Remember when the New York Times got upset about RSS reader Pulse making use of its feed? And Gizmodo wondered whether Flipboard was legal for the use it made of publishers’ content? The controversy is popping up again with iPad news app Zite.
Zite is a remarkable iPad application and I’ve been meaning to review it for a while now. Essentially, it’s a sort of “Pandora for news”—it looks at your social network feeds and, rather than aggregating news posts from those feeds like Flipboard, tries to guess what sorts of news you’d be interested in, and goes looking for it to show it to you.
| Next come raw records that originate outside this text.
===== src/rtl/sass_beat_pkg.sv =====
// Shared types and constants for the beat interface: beat index, tempo index
// and the beat generator state, plus the saturating tempo step rule.
package sass_beat_pkg;

   typedef logic [2:0] beat_t;
   typedef logic [2:0] tempo_idx_t;

   typedef enum logic [1:0] {
      IDLE  = 2'd0,
      RUN   = 2'd1,
      PAUSE = 2'd2
   } beat_state_t;

   localparam int NUM_BEATS     = 8;
   localparam int MAX_TEMPO_IDX = 7;

   // Simultaneous up and down pulses cancel; otherwise step and clamp to 0..7.
   function automatic tempo_idx_t next_tempo(input tempo_idx_t idx,
                                             input logic       up,
                                             input logic       down);
      tempo_idx_t res;
      res = idx;
      if (up && !down && (int'(idx) < MAX_TEMPO_IDX))
         res = idx + tempo_idx_t'(1);
      else if (down && !up && (idx != '0))
         res = idx - tempo_idx_t'(1);
      return res;
   endfunction

endpackage


===== src/rtl/beat_sync_gen_tempo_ctrl.sv =====
// Tempo index register with saturating up/down control, and the matching
// registered "last counter value of a beat" (period - 1) for that index.
module tempo_ctrl
   import sass_beat_pkg::*;
#(
   parameter int MAX_PERIOD    = 1_500_000,
   parameter int STEP_PERIOD   = 150_000,
   parameter int DEFAULT_TEMPO = 3,
   parameter int CNT_W         = $clog2(MAX_PERIOD)
) (
   input  logic             clk,
   input  logic             rst,
   input  logic             tempo_up,
   input  logic             tempo_down,
   output tempo_idx_t       tempo_idx,
   output logic [CNT_W-1:0] period_last
);

   localparam logic [CNT_W-1:0] LAST_MAX = CNT_W'(MAX_PERIOD - 1);
   localparam logic [CNT_W-1:0] STEP     = CNT_W'(STEP_PERIOD);

   tempo_idx_t idx_next;

   // period - 1 fits the counter width even at tempo 0, where period itself
   // may need one more bit than the counter has.
   function automatic logic [CNT_W-1:0] last_for(input tempo_idx_t idx);
      return LAST_MAX - (CNT_W'(idx) * STEP);
   endfunction

   always_comb idx_next = next_tempo(tempo_idx, tempo_up, tempo_down);

   // NOTE: state registers use non-blocking assignments so every flop samples
   // pre-edge values, regardless of the order the simulator runs blocks in.
   always_ff @(posedge clk or posedge rst) begin
      if (rst) begin
         tempo_idx   <= tempo_idx_t'(DEFAULT_TEMPO);
         period_last <= last_for(tempo_idx_t'(DEFAULT_TEMPO));
      end else begin
         tempo_idx   <= idx_next;
         period_last <= last_for(idx_next);
      end
   end

endmodule


===== src/rtl/beat_sync_gen.sv =====
// Beat source for the sequencer: 8-beat bar counter with beat/bar strobes,
// pause and start/stop control; the tempo is owned by tempo_ctrl.
module beat_sync_gen
   import sass_beat_pkg::*;
#(
   parameter int MAX_PERIOD    = 1_500_000,
   parameter int STEP_PERIOD   = 150_000,
   parameter int DEFAULT_TEMPO = 3
) (
   input  logic       clk,
   input  logic       rst,
   input  logic       sequencer_on,
   input  logic       pause,
   input  logic       tempo_up,
   input  logic       tempo_down,
   output logic [2:0] beat,
   output logic       beat_strobe,
   output logic       bar_strobe,
   output logic [2:0] tempo_idx
);

   localparam int    CNT_W     = $clog2(MAX_PERIOD);
   localparam beat_t LAST_BEAT = beat_t'(NUM_BEATS - 1);

   beat_state_t      state, state_next;
   logic [CNT_W-1:0] cnt, cnt_next;
   logic [CNT_W-1:0] period_last;
   beat_t            beat_next;
   logic             beat_strobe_next, bar_strobe_next;
   tempo_idx_t       tempo_idx_q;

   tempo_ctrl #(
      .MAX_PERIOD    (MAX_PERIOD),
      .STEP_PERIOD   (STEP_PERIOD),
      .DEFAULT_TEMPO (DEFAULT_TEMPO),
      .CNT_W         (CNT_W)
   ) u_tempo_ctrl (
      .clk         (clk),
      .rst         (rst),
      .tempo_up    (tempo_up),
      .tempo_down  (tempo_down),
      .tempo_idx   (tempo_idx_q),
      .period_last (period_last)
   );

   assign tempo_idx = tempo_idx_q;

   // NOTE: every variable gets a default before the case so that no path
   // leaves it unassigned; an unassigned path would infer a latch.
   always_comb begin
      state_next       = state;
      cnt_next         = cnt;
      beat_next        = beat;
      beat_strobe_next = 1'b0;
      bar_strobe_next  = 1'b0;

      if (!sequencer_on) begin
         state_next = IDLE;
         cnt_next   = '0;
         beat_next  = '0;
      end else begin
         unique case (state)
            IDLE: begin
               cnt_next  = '0;
               beat_next = '0;
               if (pause) begin
                  state_next = PAUSE;
               end else begin
                  state_next       = RUN;
                  beat_strobe_next = 1'b1;
                  bar_strobe_next  = 1'b1;
               end
            end
            RUN: begin
               if (pause) begin
                  state_next = PAUSE;
               end else if (cnt >= period_last) begin
                  // >= so a tempo raise mid-beat ends the beat at once
                  // instead of wrapping the counter.
                  cnt_next         = '0;
                  beat_next        = beat + beat_t'(1);
                  beat_strobe_next = 1'b1;
                  bar_strobe_next  = (beat == LAST_BEAT);
               end else begin
                  cnt_next = cnt + CNT_W'(1);
               end
            end
            PAUSE: begin
               if (!pause) state_next = RUN;
            end
            default: begin
               state_next = IDLE;
               cnt_next   = '0;
               beat_next  = '0;
            end
         endcase
      end
   end

   always_ff @(posedge clk or posedge rst) begin
      if (rst) begin
         state       <= IDLE;
         cnt         <= '0;
         beat        <= '0;
         beat_strobe <= 1'b0;
         bar_strobe  <= 1'b0;
      end else begin
         state       <= state_next;
         cnt         <= cnt_next;
         beat        <= beat_next;
         beat_strobe <= beat_strobe_next;
         bar_strobe  <= bar_strobe_next;
      end
   end

endmodule

===== config.mk =====
export PLATFORM = sky130hd
export DESIGN_NAME = beat_sync_gen
export DESIGN_NICKNAME = d
export VERILOG_FILES = /design/src/rtl/sass_beat_pkg.sv /design/src/rtl/beat_sync_gen_tempo_ctrl.sv /design/src/rtl/beat_sync_gen.sv
export SDC_FILE = /design/constraint.sdc
export NUM_CORES = 1
export LEC_CHECK = 0
export ABC_AREA = 0
export CAP_MARGIN = 10
export CORE_MARGIN = 5
export CORE_UTILIZATION = 60
export CTS_CLUSTER_SIZE = 12
export DETAILED_ROUTE_END_ITERATION = 8
export GPL_ROUTABILITY_DRIVEN = 0
export GPL_TIMING_DRIVEN = 0
export PLACE_DENSITY_LB_ADDON = 0.1
export SYNTH_ARGS = -nofsm -noshare
export SYNTH_HDL_FRONTEND = slang
export SYNTH_HIERARCHICAL = 1
export SYNTH_SLANG_ARGS = --single-unit

===== constraint.sdc =====
create_clock -name clk -period 6.1 [get_ports clk]
set_input_delay 0.915 -clock clk [delete_from_list [all_inputs] [get_ports clk]]
set_output_delay 0.915 -clock clk [all_outputs]
set_load 0.1 [all_outputs]

==> qor.yml <==
outcome:
  status: "finished, final reports clean"
worst_setup_path:
  cp-start-kind: "primary input"
  worstPathRequired_ps: 6300
  max_stage_delay_ps: 780
  path_class: "primary input to flop"
  arrival_ps: 5970
  crit_chain: "clkdlybuf4s50_1 -> nor2b_4 -> o22ai_1 -> o31ai_2 -> inv_1 -> fa_1 -> ha_1 -> inv_1 -> fa_1 -> nor2_1 -> o21a_1 -> o21ai_0 -> xor2_1 -> or3_1 -> o32ai_1 -> mux2i_1 -> xnor2_1"
  critPathSlowestCell: "o31ai_2"
  endpoint_kind: "flop"
  cp_max_fo: 11
power_and_ir_drop:
  power.internal_uw: 1141
  switching_share_pct: 46.87
  power_density_nw_per_um2: 564.2
  p_leak_uw: 0.001756
  p_comb_share_pct: 67.5
  peakVddDrop_uv: 1043
  p_seq_share_pct: 21.6
  clockPowerShare_pct: 10.8
  switchingPower_uw: 1007
clock_network:
  cts.htree.levels: 2
  cts_buffer_depth: 2
  cts_buffers: 5
  clock_sinks: 47
  clkSlewWorstSetupHoldPaths_ps: 80
  cts_tree: "yes"
  clk_latency_ps: 300
  root_buffer: "clkbuf_8"
timing:
  max_freq_mhz: 173.2
  slew_violations: 0
  max_slew.worst_pin.slew_ps: 968.9
  fin_skew_ps: 15.90
  setup_viol: 0
  period_minus_slack_ps: 5773
  grt_setup_unrepaired: "no"
  max_slew_margin_pct: 35.20
  period_share_pct: 94.63
  hold_violations: 0
synthesis:
  synthDistinctLibCells: 60
  ys_seq_elements: 47
  synth-edff-count: 0
  yosys_warnings: 6
  syn_area_um2: 3440
  seq_area_frac_synth_pct: 34.41
  postSynthAreaPerCell_um2: 9.221
  synthArstFlopShare_pct: 100.0
  synth_flop_cell: "dfrtp_1"
  post_synth_inst_count: 373
job:
  maxCapViolCount: 0
die:
  core_region_area_um2: 5540
  start_util_pct: 62.08
  fp.dieW_um: 85.72
  dieHeight_um: 85.72
  num_rows: 27
  dieArea_um2: 7347
  io_pins: 14
drt:
  vias: 2630
  wl_per_cell_um: 13.28
  drtIter0Drc: 138
  finalWirelength_mm: 6.243
  drc_errors: 0
  detail-route-antenna-nets: 0
  drtPass1Iterations: 4
  vias_per_cell: 5.596
final_layout:
  nets: 445
  num_antenna_cells: 0
  fillCellCount: 478
  drive_gt1_share_pct: 10.80
  fin_cells: 470
  syn2layout_area_growth_pct: 10.69
  fin_util_pct: 68.72
global_route:
  grt_pass1_vias: 2576
  grt_max_degree: 29
  grt_use_total_pct: 18.52
  antenna_found_initial: 0
  grt_first_pass_wirelength_mm: 11.39
  globalRouteOverflowTotal: 0
placement:
  place_hpwl_mm: 4.798
  port_buffers: 13
  dp.cells: 461
min_path:
  hold_class: "flop to flop"
## repair_timing
| action | CTS | global route |
|---|---|---|
| hold buffers | 0 | 0 |
| setup buffers | 0 | 0 |
| gates resized for setup | 0 | 1 |
| setup endpoints to repair | 0 | 1 |
## kinds of logic after synthesis
logic type,synth area share (%)
other,0.1090
AND/OR/NAND/NOR,17.90
AO/OA/AOI/OAI,16.41
flip-flops,34.41
XOR/XNOR,7.130
adder cells (fa/ha/maj),16.15
buffers and inverters,7.311
multiplexers,0.5821
## power groups by stage
stage	Combinational, uW	Sequential, uW	Clock [uW]
2_1_floorplan	1100	540	0
6_report	1450	465	233
3_5_place_dp	1450	470	0
5_1_grt	1620	474	251
3_3_place_gp	1410	470	0
4_1_cts	1450	466	237
## layout make-up
| class | instances | area, um^2 | area share, % |
|---|---|---|---|
| plain buffers | 11 | 71.32 | 1.873 |
| clock buffers | 6 | 82.58 | 2.169 |
| clock inverters | 2 | 35.03 | 0.9201 |
| inverters | 48 | 180.2 | 4.732 |
| multi-input cells | 270 | 2019 | 53.04 |
| flip-flops and latches | 47 | 1184 | 31.09 |
| well taps | 72 | 90.09 | 2.366 |
| repair buffers | 14 | 145.1 | 3.812 |
## state kept, by name (all words and copies together) (netlist names)
name / count
bar_strobe: 1
beat: 3
beat_strobe: 1
cnt: 21
state: 2
u_tempo_ctrl/period_last: 16
u_tempo_ctrl/tempo_idx: 3
## metal layers
| metal | wire (um) | global-route usage, % | part of all wire [%] | vias to the layer above |
|---|---|---|---|---|
| met5 | 0 | 0 | 0 | - |
| met2 | 3100 | 32.56 | 50 | 35 |
| met3 | 189 | 3.266 | 3.0 | 2 |
| met4 | 23 | 2.734 | 0.37 | 0 |
| met1 | 2929 | 24.38 | 47 | 1268 |
| li1 | - | - | - | 1325 |
## worst paths after layout
path,to,slack (ps),startpoint,depth (start not counted)
worst max register to register,u_tempo_ctrl/period_last[19],720,u_tempo_ctrl/tempo_idx[0],18
max in group asynchronous,cnt[6],4540,rst,3
worst min-delay path,beat[2],550,beat[2],2
worst min register to register,beat[2],550,beat[2],2
worst max-delay path,u_tempo_ctrl/period_last[19],330,tempo_down,17
min in group asynchronous,cnt[16],1050,rst,2
## worst max-delay path, delay by kind of cell
family,cells,cell delay (ps)
AND/OR/NAND/NOR,3,780
AO/OA/AOI/OAI,5,1430
adder cells (fa/ha/maj),3,1370
buffers and inverters,3,880
multiplexers,1,260
XOR/XNOR,2,330
## cells in the mapped netlist (2+ instances only)
| library cell | n | area [um^2] |
|---|---|---|
| or3_1 | 3 | 18.77 |
| a21oi_1 | 22 | 110.1 |
| or2_2 | 3 | 18.77 |
| o211ai_1 | 3 | 22.52 |
| o22ai_1 | 7 | 43.79 |
| ha_1 | 38 | 475.5 |
| nand3_1 | 13 | 65.06 |
| xnor2_1 | 15 | 131.4 |
| inv_1 | 47 | 176.4 |
| mux2i_1 | 2 | 20.02 |
| buf_2 | 3 | 15.01 |
| nor3_1 | 7 | 35.03 |
| nor2b_1 | 5 | 31.28 |
| nand4_1 | 8 | 50.05 |
| nand2_1 | 25 | 93.84 |
| and3b_1 | 2 | 17.52 |
| a32o_1 | 3 | 30.03 |
| buf_4 | 7 | 52.55 |
| xor2_1 | 13 | 113.9 |
| nand2b_1 | 6 | 37.54 |
| dfrtp_1 | 41 | 1026 |
| o21ai_0 | 17 | 85.08 |
| a31o_2 | 2 | 17.52 |
| fa_1 | 4 | 80.08 |
| and2_1 | 5 | 31.28 |
| o2bb2ai_1 | 2 | 17.52 |
| a31oi_1 | 4 | 25.02 |
| dfstp_2 | 6 | 157.7 |
| nor2_1 | 24 | 90.09 |
| and3_1 | 4 | 25.02 |
| o21bai_1 | 2 | 15.01 |
| a221o_1 | 2 | 20.02 |
## stage by stage
stage	setup TNS (ps)	total power [uW]	setup WS (ps)	instance area (um^2)	hold slack, ps
final	0	2148	327.5	3807	548.0
after global routing	0	2347	90.46	3807	588.7
after CTS	0	2153	136.0	3789	550.5
after detailed placement	-115.4	1916	-115.4	3671	536.9
after global placement	-100.7	1876	-100.7	3671	522.9
after floorplan	0	1638	934.8	3451	492.9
As with Pandora, you can thumb up or down individual articles to get a more refined feed. It’s not perfect—for some reason, one of the articles it snagged on my first read-through was a two-year-old blog post about how the Kindle was just going to be a flash in the pan—but it has found me a number of stories lately that I’ve missed on my regular RSS feed trawls, so I think I’ll be using it a lot more often.
The way Zite works by default is that it reformats the content from articles, much like apps such as Readability, Instapaper, or Safari Reader, to make them more readable on the screen. A number of publishers don’t like this, however, since it can mess with the formatting of complex articles and, more importantly, often disposes of their advertising.
As a result, lawyers representing publications including Time, The Washington Post, McClatchy, E.W. Scripps, Getty Images, National Geographic, Gannett, Dow Jones, Advanced Publications and the Associated Press sent Zite an angry cease-and-desist letter complaining that Zite was unlawfully misappropriating and republishing their content.
Zite CEO Ali Davar responded on Zite’s blog, explaining that for outlets that request it or that use the “noarchive” meta tag,, Zite offers a “web view”, which displays the article in an in-app web browser view mirroring their appearance on the web.
We don’t look at this as an adversarial situation. If the formal cease and desist we received from the big publishing companies yesterday was a one line email from the world’s smallest blogger, we would treat it exactly the same: we would switch the content from reading mode to web view mode. That’s it. This is not our legal position, it’s just our policy. Zite is eager to work with publishers in a way that benefits everyone – most importantly end users.
It remains to be seen whether this will satisfy those publishers. After all, Zite is still profiting from using their sites’ content—but on the other hand, it’s now displaying it exactly the same as they do on their websites. It’s the same old question of who profits more: the aggregator or the aggregatee.
As Mathew Ingram points out on GigaOM, magazine publishers really should be paying attention to the innovative way in which apps such as Pulse, Flipboard, and Zite are displaying content in ways that make it more convenient for people to read.
The bigger issue here isn’t whether such apps and services are breaking the letter of the copyright law by reformatting content — it’s whether any media outlets are learning anything from what apps like Zite and Flipboard are doing, apart from how to file legal threats. Amanda Natividad notes at PaidContent that as a content producer, she doesn’t like the implications of what Zite and others are doing, but as a reader she enjoys it because it is so much nicer to look at.
Zite is a great new way to discover news of interest to me. My only complaint would be it doesn’t really have enough categories to be finely-grained in my interests that it represents (why is there a “Kindle” category but not a general e-reader one?), but it finds enough interesting stuff for me that it’s not really a problem.
Hopefully publishers will be satisfied with Zite’s willingness to change the way content is displayed in response to their requests. Zite is quite a useful app, and I’d like to see it stay around.
noarchive??? Yeah, really appropriate tag to key off.
It clearly goes beyond the other services you mention (and the obvious one of Google News).
It’s difficult to understand this as anything other than naked greed. We already have an opt-in mechanism for this, supported by large numbers of websites: it’s called RSS (/ Atom). (Which the first article explains is what Flipboard is already using).
Hanlon’s razor suggests this is not malicious greed; it’s safe to assume they believe their own rationalisations. Still slightly disappointing to see a simplistic “report the controversy” coverage from people who should be able to understand the issues. (Again, I thought the first link was pretty well-informed, although we don’t hear much of how _Zite_ think they’re actually going to benefit publishers).
Sure, the iPad is a great opportunity, it’s not going to be realised by apps which are completely silo’d off from each other and the normal web, and we need developers experimenting to see what works. These experimenters went too far; if their project is reigned in or redirected by legal means, that’s probably a good thing.